<file path="src/rtl/div_pkg.sv">
// Shared definitions for the sequential restoring divider.
// Holds the FSM state encoding and the default operand width.
package div_pkg;

    localparam int DIV_N = 10;

    typedef enum logic [1:0] {
        IDLE,
        RUN,
        DONE
    } state_t;

endpackage

</file>
<file path="src/rtl/div_step.sv">
// One combinational restoring-division step.
// rem/bit_in/y in; rem_nx (new partial remainder) and q_bit out.
module div_step #(
    parameter int N = 10
) (
    input  logic [N:0]   rem,
    input  logic         bit_in,
    input  logic [N-1:0] y,
    output logic [N:0]   rem_nx,
    output logic         q_bit
);

    logic [N+1:0] sh;
    logic [N+1:0] diff;
    logic [N+1:0] rem_wide;
    logic         unused_top;

    // rem < y holds between steps, so the shifted value never needs
    // more than N+1 bits; the extra top bit is carried only for safety.
    assign sh       = {rem, bit_in};
    assign diff     = sh - {2'b00, y};
    assign q_bit    = (sh >= {2'b00, y});
    assign rem_wide = q_bit ? diff : sh;
    assign rem_nx   = rem_wide[N:0];
    assign unused_top = rem_wide[N+1];

endmodule

</file>
<file path="src/rtl/div_seq.sv">
// Sequential unsigned divider: 2N-bit z / N-bit y, one bit per cycle.
// Ports: clk, rst (sync high), start, z, y -> busy, done, q, r, ovf, dz.
module div_seq
    import div_pkg::*;
#(
    parameter int N = DIV_N
) (
    input  logic           clk,
    input  logic           rst,
    input  logic           start,
    input  logic [2*N-1:0] z,
    input  logic [N-1:0]   y,
    output logic           busy,
    output logic           done,
    output logic [N-1:0]   q,
    output logic [N-1:0]   r,
    output logic           ovf,
    output logic           dz
);

    localparam int CW = (N > 1) ? $clog2(N) : 1;

    state_t         state;
    state_t         state_nx;
    logic [CW-1:0]  cnt;
    logic [N:0]     rem;
    logic [N-1:0]   quo;
    logic [N-1:0]   yr;

    logic [N-1:0]   zh;
    logic [N-1:0]   zl;
    logic           accept;
    logic           finish;
    logic           y_zero;
    logic           q_big;

    logic [N:0]     step_rem;
    logic           step_q;
    logic [N-1:0]   quo_nx;

    assign zh     = z[2*N-1:N];
    assign zl     = z[N-1:0];
    assign y_zero = (y == '0);
    // Quotient fits in N bits only if the upper dividend half is below y.
    assign q_big  = (zh >= y);
    assign quo_nx = {quo[N-2:0], step_q};

    div_step #(
        .N(N)
    ) u_step (
        .rem    (rem),
        .bit_in (quo[N-1]),
        .y      (yr),
        .rem_nx (step_rem),
        .q_bit  (step_q)
    );

    always_comb begin
        state_nx = state;
        accept   = 1'b0;
        finish   = 1'b0;
        unique case (state)
            IDLE, DONE: begin
                if (start) begin
                    accept   = 1'b1;
                    state_nx = (y_zero || q_big) ? DONE : RUN;
                end else if (state == DONE) begin
                    state_nx = IDLE;
                end
            end
            RUN: begin
                if (cnt == '0) begin
                    finish   = 1'b1;
                    state_nx = DONE;
                end
            end
            default: state_nx = IDLE;
        endcase
    end

    assign busy = (state == RUN);
    assign done = (state == DONE);

    always_ff @(posedge clk) begin
        if (rst) begin
            state <= IDLE;
            cnt   <= '0;
            rem   <= '0;
            quo   <= '0;
            yr    <= '0;
            q     <= '0;
            r     <= '0;
            ovf   <= 1'b0;
            dz    <= 1'b0;
        end else begin
            state <= state_nx;
            if (accept) begin
                yr  <= y;
                cnt <= CW'(N - 1);
                rem <= {1'b0, zh};
                quo <= zl;
                if (y_zero) begin
                    dz  <= 1'b1;
                    ovf <= 1'b0;
                    q   <= '1;
                    r   <= '0;
                end else if (q_big) begin
                    dz  <= 1'b0;
                    ovf <= 1'b1;
                    q   <= '1;
                    r   <= '0;
                end
            end else if (state == RUN) begin
                rem <= step_rem;
                quo <= quo_nx;
                cnt <= cnt - 1'b1;
                if (finish) begin
                    q   <= quo_nx;
                    r   <= step_rem[N-1:0];
                    ovf <= 1'b0;
                    dz  <= 1'b0;
                end
            end
        end
    end

endmodule
</file>
<file path="config.mk">
export PLATFORM = sky130hd
export DESIGN_NAME = div_seq
export DESIGN_NICKNAME = d
export VERILOG_FILES = /design/src/rtl/div_pkg.sv /design/src/rtl/div_step.sv /design/src/rtl/div_seq.sv
export SDC_FILE = /design/constraint.sdc
export NUM_CORES = 1
export LEC_CHECK = 0
export ABC_CLOCK_PERIOD_IN_PS = 7610
export BUFFER_PORTS_ARGS = -buffer_cell sky130_fd_sc_hd__clkbuf_2
export CAP_MARGIN = 10
export CORE_MARGIN = 2
export CORE_UTILIZATION = 60
export CTS_CLUSTER_DIAMETER = 100
export CTS_CLUSTER_SIZE = 12
export DETAILED_ROUTE_END_ITERATION = 10
export PLACE_DENSITY = 0.85
export REMOVE_ABC_BUFFERS = 1
export SLEW_MARGIN = 25
export SYNTH_ARGS = -nofsm -noshare
export SYNTH_HDL_FRONTEND = slang
export SYNTH_SLANG_ARGS = --single-unit
</file>
<file path="constraint.sdc">
create_clock -name clk -period 7.61 [get_ports clk]
set_clock_uncertainty 0.1 [all_clocks]
set_input_delay 1.522 -clock clk [delete_from_list [all_inputs] [get_ports clk]]
set_output_delay 1.522 -clock clk [all_outputs]
set_load 0.02 [all_outputs]
</file>
## Word level (Yosys, flattened, before mapping)

Cells that the tools add are included.

| word-level totals | value |
|---|---|
| bits in registers | 59 |
| bits of input ports | 33 |
| output and inout port bits | 24 |
| logic and storage cells | 64 |

| cells by class | value |
|---|---|
| add/subtract/negate cells | 2 |
| order comparisons | 2 |
| equality and inequality tests | 5 |
| mux-type cells | 34 |
| reduce and logical (&&, ||, !) cells | 10 |

Operators by type and width:

| kind | number |
|---|---|
| two-way mux 10 bit | 14 |
| >= comparator 12 x 10 -> 1 bit | 1 |
| two-way mux 1 bit | 12 |
| two-way mux 11 bit | 1 |
| subtractor 11 x 10 -> 11 bit | 1 |
| >= comparator 10 bit | 1 |
| logical NOT 10 bit | 1 |
| two-way mux 2 bit | 4 |
| two-way mux 4 bit | 2 |
| logical NOT 4 bit | 1 |
| case mux 2 bit (2 select lines) | 1 |
| nonzero test 2 bit | 2 |
| OR reduction 2 bit | 2 |
| subtractor 4 x 1 -> 4 bit (second input constant) | 1 |
| inequality test 3 x 1 -> 1 bit (second input constant) | 1 |
| inequality test 3 bit (second input constant) | 1 |
| AND reduction 3 bit | 1 |
| == test 2 x 1 -> 1 bit (second input constant) | 1 |
| == test 2 bit (second input constant) | 1 |
| logical NOT 2 bit | 1 |
| inequality test 2 x 1 -> 1 bit (second input constant) | 1 |
| AND reduction 2 bit | 1 |
| logical OR 1 bit | 1 |

## Longest topological paths before layout

Gate-level depths: netlist (run 1).

| depth | value |
|---|---|
| depth in word-level cells | 6 |
| mapped depth | 11 |
| gate-level depth less buffers | 10 |

## Hierarchy

Synthesis (run 1) repeated with hierarchy kept, for this count alone.

| unflattened totals | value |
|---|---|
| cells, all modules | 439 |
| area total of the unflattened synthesis | 3534.6 sq um |

Modules (own cells, without submodules):

| module | instances | cells each | area an instance (sq um) | seq. area each (sq um) |
|---|---|---|---|---|
| div_seq | 1 | 331 | 2763.9 | 1181.1 |
| div_step | 1 | 108 | 770.7 | 0.0 |

## Worst setup path after synthesis (run 1)

OpenSTA, ideal clock, no wires.

| timing | value |
|---|---|
| path type | input to register |
| start | input y[4] |
| end | register r[1] |
| library setup time | 0.117 ns |
| arrival time | 3.126 ns |
| path slack | 4.267 ns |
| stages | 8 |
| path buffers | 1 |
| cells stage by stage | or4_4 nor4_4 nand2b_1 a21oi_1 o21a_4 nor2b_4 buf_6 a22o_1 |

| between the ends | value |
|---|---|
| word-level cells in the longest chain between the ends | 3 |
| elaborated cells on any way between the ends | 6 |
| classes of those cells | order compare: 1; eq/ne: 1; mux: 2; reduce/logical: 2 |

RTL lines:

| item | line | RTL |
|---|---|---|
| from (decl) | div_seq.sv:12 | `input logic [N-1:0] y,` |
| >= comparator 10 bit / logical NOT 10 bit (equally long branches) | div_seq.sv:45, div_seq.sv:43 |  |
| inequality test 3 x 1 -> 1 bit (no line) / two-way mux 10 bit (equally long branches) | - |  |
| AND reduction 3 bit (no line) / two-way mux 10 bit (equally long branches) | - |  |
| to (signal assigned) | div_seq.sv:119 | `r <= step_rem[N-1:0];` |
| to (decl) | div_seq.sv:16 | `output logic [N-1:0] r,` |

Several ways; a longest one is shown, not always the timed one.
A chain may end at the register's enable or synchronous reset.

## Final worst setup path (run 1)

| timing | value |
|---|---|
| start | register state[0] |
| end | output busy |

| between the ends | value |
|---|---|
| word-level cells in the longest chain between the ends | 1 |

RTL lines:

| item | line | RTL |
|---|---|---|
| from (decl) | div_seq.sv:23 | `state_t state;` |
| from (signal assigned) | div_seq.sv:96 | `state <= state_nx;` |
| == test 2 x 1 -> 1 bit | div_seq.sv:81 | `assign busy = (state == RUN);` |
| to (decl) | div_seq.sv:13 | `output logic busy,` |

Every way passes these cells.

-=-=-=-=-

DIRECTIONS FOR THIS TASK
What belongs in the answer is each line of the listing that contains the word "finish".

EXERCISE SOLUTION
    logic           finish;
        finish   = 1'b0;
                    finish   = 1'b1;
                if (finish) begin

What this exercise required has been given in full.